[[ Data open ]]

What follows belongs to an exercise in optimizing a design on an open flow for small area, a short achievable clock period and few clock cycles per item; a production flow would make more cautious choices.
For this run, only the layout was checked, not whether the RTL still works.
Power and IR drop assume default switching activity.

[flow/flow/run.sh]
#!/bin/bash
set -euo pipefail
export BUFFER_PORTS_ARGS="-buffer_cell sky130_fd_sc_hd__buf_4"
bash standard.sh > standard.log 2>&1
[flow/standard.sh]
#!/bin/bash
# synth_recipe.tcl (not shown) runs the flow's synth.tcl, then flattens the netlist and writes it again
# the make line also repeats each setting of config.mk as NAME=value (left out here)
make -C /OpenROAD-flow-scripts/flow DESIGN_CONFIG=/design/flow/config.mk WORK_HOME=/design/flow/orfs CLKGATE_MAP_FILE= SYNTH_SCRIPT=/design/flow/synth_recipe.tcl "${@:-finish}"
[flow/config.mk]
export PLATFORM = sky130hd
export DESIGN_NAME = tau_top
export DESIGN_NICKNAME = tau_top
export VERILOG_FILES = /design/flow/design.v
export SDC_FILE = /design/flow/constraint.sdc
export NUM_CORES = 4
export LEC_CHECK = 0
export CAP_MARGIN = 60
export CORE_MARGIN = 2
export CORE_UTILIZATION = 40
export SLEW_MARGIN = 20
[flow/constraint.sdc]
create_clock -name core_clock -period 12.0 [get_ports {i_clk}]
set_input_delay 2.4000 -clock core_clock [delete_from_list [all_inputs] [get_ports {i_clk}]]
set_output_delay 2.4000 -clock core_clock [all_outputs]
set_load 0.01 [all_outputs]
[flow/design.v]
module tau_top (
	input  logic        i_clk,
	input  logic        i_rst_n,
	input  logic        i_wb_cyc,
	input  logic        i_wb_stb,
	input  logic        i_wb_we,
	input  logic [3:0]  i_wb_adr,
	input  logic [31:0] i_wb_dat,
	output logic        o_wb_ack,
	output logic [31:0] o_wb_dat,
	input  logic        i_req_rdy,
	input  logic [69:0] i_req,
	output logic        o_req_ack,
	output logic        o_addr_rdy,
	output logic [18:0] o_addr,
	input  logic        i_addr_ack
);
	function automatic logic [31:0] csa(input logic [15:0] a, input logic [15:0] b, input logic [15:0] c);
		logic [15:0] s;
		logic [15:0] y;
		s = a ^ b ^ c;
		y = (a & b) | (a & c) | (b & c);
		csa = {y[14:0], 1'b0, s};
	endfunction
	logic [3:0][15:0] base0;
	logic [3:0][15:0] base1;
	logic [3:0][15:0] pitch;
	logic [3:0][13:0] bstr;
	logic [3:0][13:0] astr;
	logic        wb_hit;
	logic        ack_r;
	logic        wq_v;
	logic [3:0]  wq_adr;
	logic [31:0] wq_dat;
	logic [31:0] wdat;
	logic [31:0] rd_word;
	logic [31:0] rd_dat_r;
	assign wb_hit = i_wb_cyc && i_wb_stb && !ack_r;
	always_ff @(posedge i_clk) begin
		wq_v   <= i_rst_n && wb_hit && i_wb_we;
		wq_adr <= i_wb_adr;
		wq_dat <= i_wb_dat;
	end
	assign wdat   = wq_dat & {32{i_rst_n}};
	for (genvar e = 0; e < 4; e++) begin : g_tab
		logic [3:0] wen;
		for (genvar w = 0; w < 4; w++) begin : g_w
			assign wen[w] = !i_rst_n || (wq_v && wq_adr == 4'(e * 4 + w));
		end
		always_ff @(posedge i_clk) begin
			if (wen[0]) begin
				base0[e] <= wdat[15:0];
				base1[e] <= wdat[31:16];
			end
			if (wen[1]) pitch[e] <= wdat[15:0];
			if (wen[2]) bstr[e]  <= wdat[13:0];
			if (wen[3]) astr[e]  <= wdat[13:0];
		end
	end
	always_comb begin
		case (i_wb_adr[1:0])
			2'd0:    rd_word = {base1[i_wb_adr[3:2]], base0[i_wb_adr[3:2]]};
			2'd1:    rd_word = {16'd0, pitch[i_wb_adr[3:2]]};
			2'd2:    rd_word = {18'd0, bstr[i_wb_adr[3:2]]};
			default: rd_word = {18'd0, astr[i_wb_adr[3:2]]};
		endcase
	end
	always_ff @(posedge i_clk) begin
		if (!i_rst_n) ack_r <= 1'b0;
		else          ack_r <= wb_hit;
	end
	always_ff @(posedge i_clk) rd_dat_r <= rd_word;
	assign o_wb_ack = ack_r;
	assign o_wb_dat = rd_dat_r;
	logic        adv;        
	logic        kv;         
	logic        ov;         
	logic        o_free;
	logic        rv;
	logic [63:0] r_ofs;      
	logic [1:0]  r_id;
	logic [1:0]  r_last_id;
	logic        r_last;
	logic        free;       
	logic [1:0]  beg;
	logic [1:0]  lst;
	logic [1:0]  nxt_id;
	logic        rv_n;
	logic        kv_n;
	logic        r_last_n;
	logic        s3_v;
	assign beg    = i_req[4:3];
	assign lst    = 2'(i_req[2:0] - 3'd1);
	assign nxt_id = r_id + 2'd1;
	assign adv    = !kv;
	assign rv_n     = i_rst_n && (free ? i_req_rdy : rv);
	assign kv_n     = i_rst_n && !o_free && (kv || (adv && s3_v));
	assign r_last_n = free ? (beg == lst) : (adv ? (nxt_id == r_last_id) : r_last);
	always_ff @(posedge i_clk) begin
		rv     <= rv_n;
		kv     <= kv_n;
		r_last <= r_last_n;
		free   <= !rv_n || (!kv_n && r_last_n);
	end
	assign o_req_ack = free;
	always_ff @(posedge i_clk) begin
		if (free) begin
			r_ofs     <= i_req[69:6];
			r_last_id <= lst;
			r_id      <= beg;
		end else if (adv) begin
			r_id      <= nxt_id;
		end
	end
	logic [27:0]            lanes;
	logic [3:0][15:0]       sh_n;
	logic [3:0][1:0][4:0]   sel_n;
	assign lanes = {bstr[r_id], astr[r_id]};
	always_comb begin
		logic [6:0] l;
		logic       dm;
		for (int k = 0; k < 4; k++) begin
			l = lanes[7*k +: 7];
			sh_n[k] = r_ofs[16*k +: 16] << l[2:0];
			for (int d = 0; d < 2; d++) begin
				dm = l[6] == 1'(d);
				sel_n[k][d][0] = dm && l[3];
				sel_n[k][d][1] = dm && l[4] && !l[3];
				sel_n[k][d][2] = dm && l[4];
				sel_n[k][d][3] = dm && (l[5] ^ l[4]);
				sel_n[k][d][4] = dm && l[5] && l[4];
			end
		end
	end
	logic                   sh_v;
	logic [1:0]             sh_id;
	logic [3:0][15:0]       sh_a;
	logic [3:0][1:0][4:0]   sh_sel;
	logic [3:0][1:0][4:0]   sh_seln;   
	always_ff @(posedge i_clk) begin
		if (!i_rst_n) sh_v <= 1'b0;
		else if (adv) sh_v <= rv;
	end
	always_ff @(posedge i_clk) begin
		if (adv) begin
			sh_id  <= r_id;
			sh_a   <= sh_n;
			sh_sel <= sel_n;
			sh_seln <= ~sel_n;
		end
	end
	logic [1:0][7:0][15:0]  d_l0;
	logic [1:0][5:0][15:0]  d_l1;
	logic [1:0][3:0][15:0]  d_l2;
	logic [1:0][2:0][15:0]  d_l3;
	logic [1:0][1:0][15:0]  d_l4;
	always_comb begin
		logic [15:0] a;
		logic [4:0]  s;
		logic [4:0]  t;
		logic [15:0] r0;
		logic [15:0] r1;
		for (int d = 0; d < 2; d++) begin
			for (int k = 0; k < 4; k++) begin
				a = sh_a[k];
				s = sh_sel[k][d];
				t = ~sh_seln[k][d];
				r0 = (({16{s[0]}} & a) | ({16{s[1]}} & {a[14:0], 1'b0})) ^ {16{s[2]}};
				r1 = (({16{t[0]}} & a) | ({16{t[1]}} & {a[14:0], 1'b0})) ^ {16{t[2]}};
				d_l0[d][k] = {r1[15:8], r0[7:0]};
				r0 = ({16{s[3]}} & {a[13:0], 2'b0}) | ({16{s[4]}} & {a[12:0], 3'b0}) | {15'd0, s[2]};
				r1 = ({16{t[3]}} & {a[13:0], 2'b0}) | ({16{t[4]}} & {a[12:0], 3'b0});
				d_l0[d][4 + k] = {r1[15:8], r0[7:0]};
			end
		end
		for (int d = 0; d < 2; d++) begin
			for (int g = 0; g < 2; g++) {d_l1[d][2*g+1], d_l1[d][2*g]} = csa(d_l0[d][3*g], d_l0[d][3*g+1], d_l0[d][3*g+2]);
			d_l1[d][4] = d_l0[d][6];
			d_l1[d][5] = d_l0[d][7];
			for (int g = 0; g < 2; g++) {d_l2[d][2*g+1], d_l2[d][2*g]} = csa(d_l1[d][3*g], d_l1[d][3*g+1], d_l1[d][3*g+2]);
			{d_l3[d][1], d_l3[d][0]} = csa(d_l2[d][0], d_l2[d][1], d_l2[d][2]);
			d_l3[d][2] = d_l2[d][3];
			{d_l4[d][1], d_l4[d][0]} = csa(d_l3[d][0], d_l3[d][1], d_l3[d][2]);
		end
	end
	logic                   s1_v;
	logic [1:0]             s1_id;
	logic [1:0][1:0][15:0]  s1_m;    
	logic [1:0][15:0]       s1_base;
	always_ff @(posedge i_clk) begin
		if (!i_rst_n) s1_v <= 1'b0;
		else if (adv) s1_v <= sh_v;
	end
	always_ff @(posedge i_clk) begin
		if (adv) begin
			s1_id <= sh_id;
			s1_m  <= d_l4;
			s1_base <= {base1[sh_id], base0[sh_id]};
		end
	end
	logic [15:0]       pit;
	logic [7:0][2:0]   pb_n;     
	logic [1:0][1:0][15:0] m_cs;
	assign m_cs[0] = csa(s1_m[0][0], s1_m[0][1], s1_base[0]);
	assign m_cs[1] = csa(s1_m[1][0], s1_m[1][1], s1_base[1]);
	assign pit = pitch[s1_id];
	always_comb begin
		logic [2:0] t;
		for (int i = 0; i < 8; i++) begin
			t = {pit[2*i + 1], pit[2*i], (i == 0) ? 1'b0 : pit[2*i - 1]};
			pb_n[i][0] = t[1] ^ t[0];
			pb_n[i][1] = (t[2] && !t[1] && !t[0]) || (!t[2] && t[1] && t[0]);
			pb_n[i][2] = t[2];
		end
	end
	logic              s2_v;
	logic [1:0]        s2_id;
	logic [15:0]       s2_m1;
	logic [15:0]       s2_m0;
	logic [7:0][2:0]   s2_pb;
	logic [7:0][2:0]   s2_pbn;   
	always_ff @(posedge i_clk) begin
		if (!i_rst_n) s2_v <= 1'b0;
		else if (adv) s2_v <= s1_v;
	end
	always_ff @(posedge i_clk) begin
		if (adv) begin
			s2_id <= s1_id;
			s2_m1 <= m_cs[1][0] + m_cs[1][1];
			s2_m0 <= m_cs[0][0] + m_cs[0][1];
			s2_pb <= pb_n;
			s2_pbn <= ~pb_n;
		end
	end
	logic [8:0][15:0]  p_l0;
	logic [5:0][15:0]  p_l1;
	logic [3:0][15:0]  p_l2;
	logic [2:0][15:0]  p_l3;
	logic [1:0][15:0]  p_l4;
	always_comb begin
		logic [15:0] row;
		logic [15:0] rowh;
		logic [2:0]  u;
		for (int i = 0; i < 8; i++) begin
			u    = ~s2_pbn[i];
			row  = (({16{s2_pb[i][0]}} & s2_m1) | ({16{s2_pb[i][1]}} & {s2_m1[14:0], 1'b0})) ^ {16{s2_pb[i][2]}};
			rowh = (({16{u[0]}} & s2_m1) | ({16{u[1]}} & {s2_m1[14:0], 1'b0})) ^ {16{u[2]}};
			row  = (row & (16'hFFFF >> (8 + i))) | (rowh & ~(16'hFFFF >> (8 + i)));
			p_l0[i] = row << (2 * i);
			if (i > 0) p_l0[i][2*i - 2] = s2_pb[i - 1][2];
		end
		p_l0[8] = {1'b0, s2_pb[7][2], 14'd0};
		for (int g = 0; g < 3; g++) {p_l1[2*g+1], p_l1[2*g]} = csa(p_l0[3*g], p_l0[3*g+1], p_l0[3*g+2]);
		for (int g = 0; g < 2; g++) {p_l2[2*g+1], p_l2[2*g]} = csa(p_l1[3*g], p_l1[3*g+1], p_l1[3*g+2]);
		{p_l3[1], p_l3[0]} = csa(p_l2[0], p_l2[1], p_l2[2]);
		p_l3[2] = p_l2[3];
		{p_l4[1], p_l4[0]} = csa(p_l3[0], p_l3[1], p_l3[2]);
	end
	logic [1:0]        s3_id;
	logic [15:0]       s3_m0;
	logic [1:0][15:0]  s3_r;
	always_ff @(posedge i_clk) begin
		if (!i_rst_n) s3_v <= 1'b0;
		else if (adv) s3_v <= s2_v;
	end
	always_ff @(posedge i_clk) begin
		if (adv) begin
			s3_id <= s2_id;
			s3_m0 <= s2_m0;
			s3_r  <= p_l4;
		end
	end
	logic [1:0][15:0] q;
	logic [17:0]      item;
	logic [17:0]      o_r;
	logic [17:0]      k_r;
	assign q      = csa(s3_r[0], s3_r[1], s3_m0);
	assign item   = {q[0] + q[1], s3_id};
	assign o_free = !ov || i_addr_ack;
	always_ff @(posedge i_clk) begin
		if (!i_rst_n)    ov <= 1'b0;
		else if (o_free) ov <= kv || (adv && s3_v);
	end
	always_ff @(posedge i_clk) begin
		if (o_free) o_r <= kv ? k_r : item;
		if (adv)    k_r <= item;
	end
	assign o_addr_rdy = ov;
	assign o_addr     = {o_r[17:2], 1'b0, o_r[1:0]};
endmodule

[[ Data closed ]]

--- Action item ---
Where does the word "export" appear in the material above? Copy every line that holds it.

--- Written response ---
export BUFFER_PORTS_ARGS="-buffer_cell sky130_fd_sc_hd__buf_4"
export PLATFORM = sky130hd
export DESIGN_NAME = tau_top
export DESIGN_NICKNAME = tau_top
export VERILOG_FILES = /design/flow/design.v
export SDC_FILE = /design/flow/constraint.sdc
export NUM_CORES = 4
export LEC_CHECK = 0
export CAP_MARGIN = 60
export CORE_MARGIN = 2
export CORE_UTILIZATION = 40
export SLEW_MARGIN = 20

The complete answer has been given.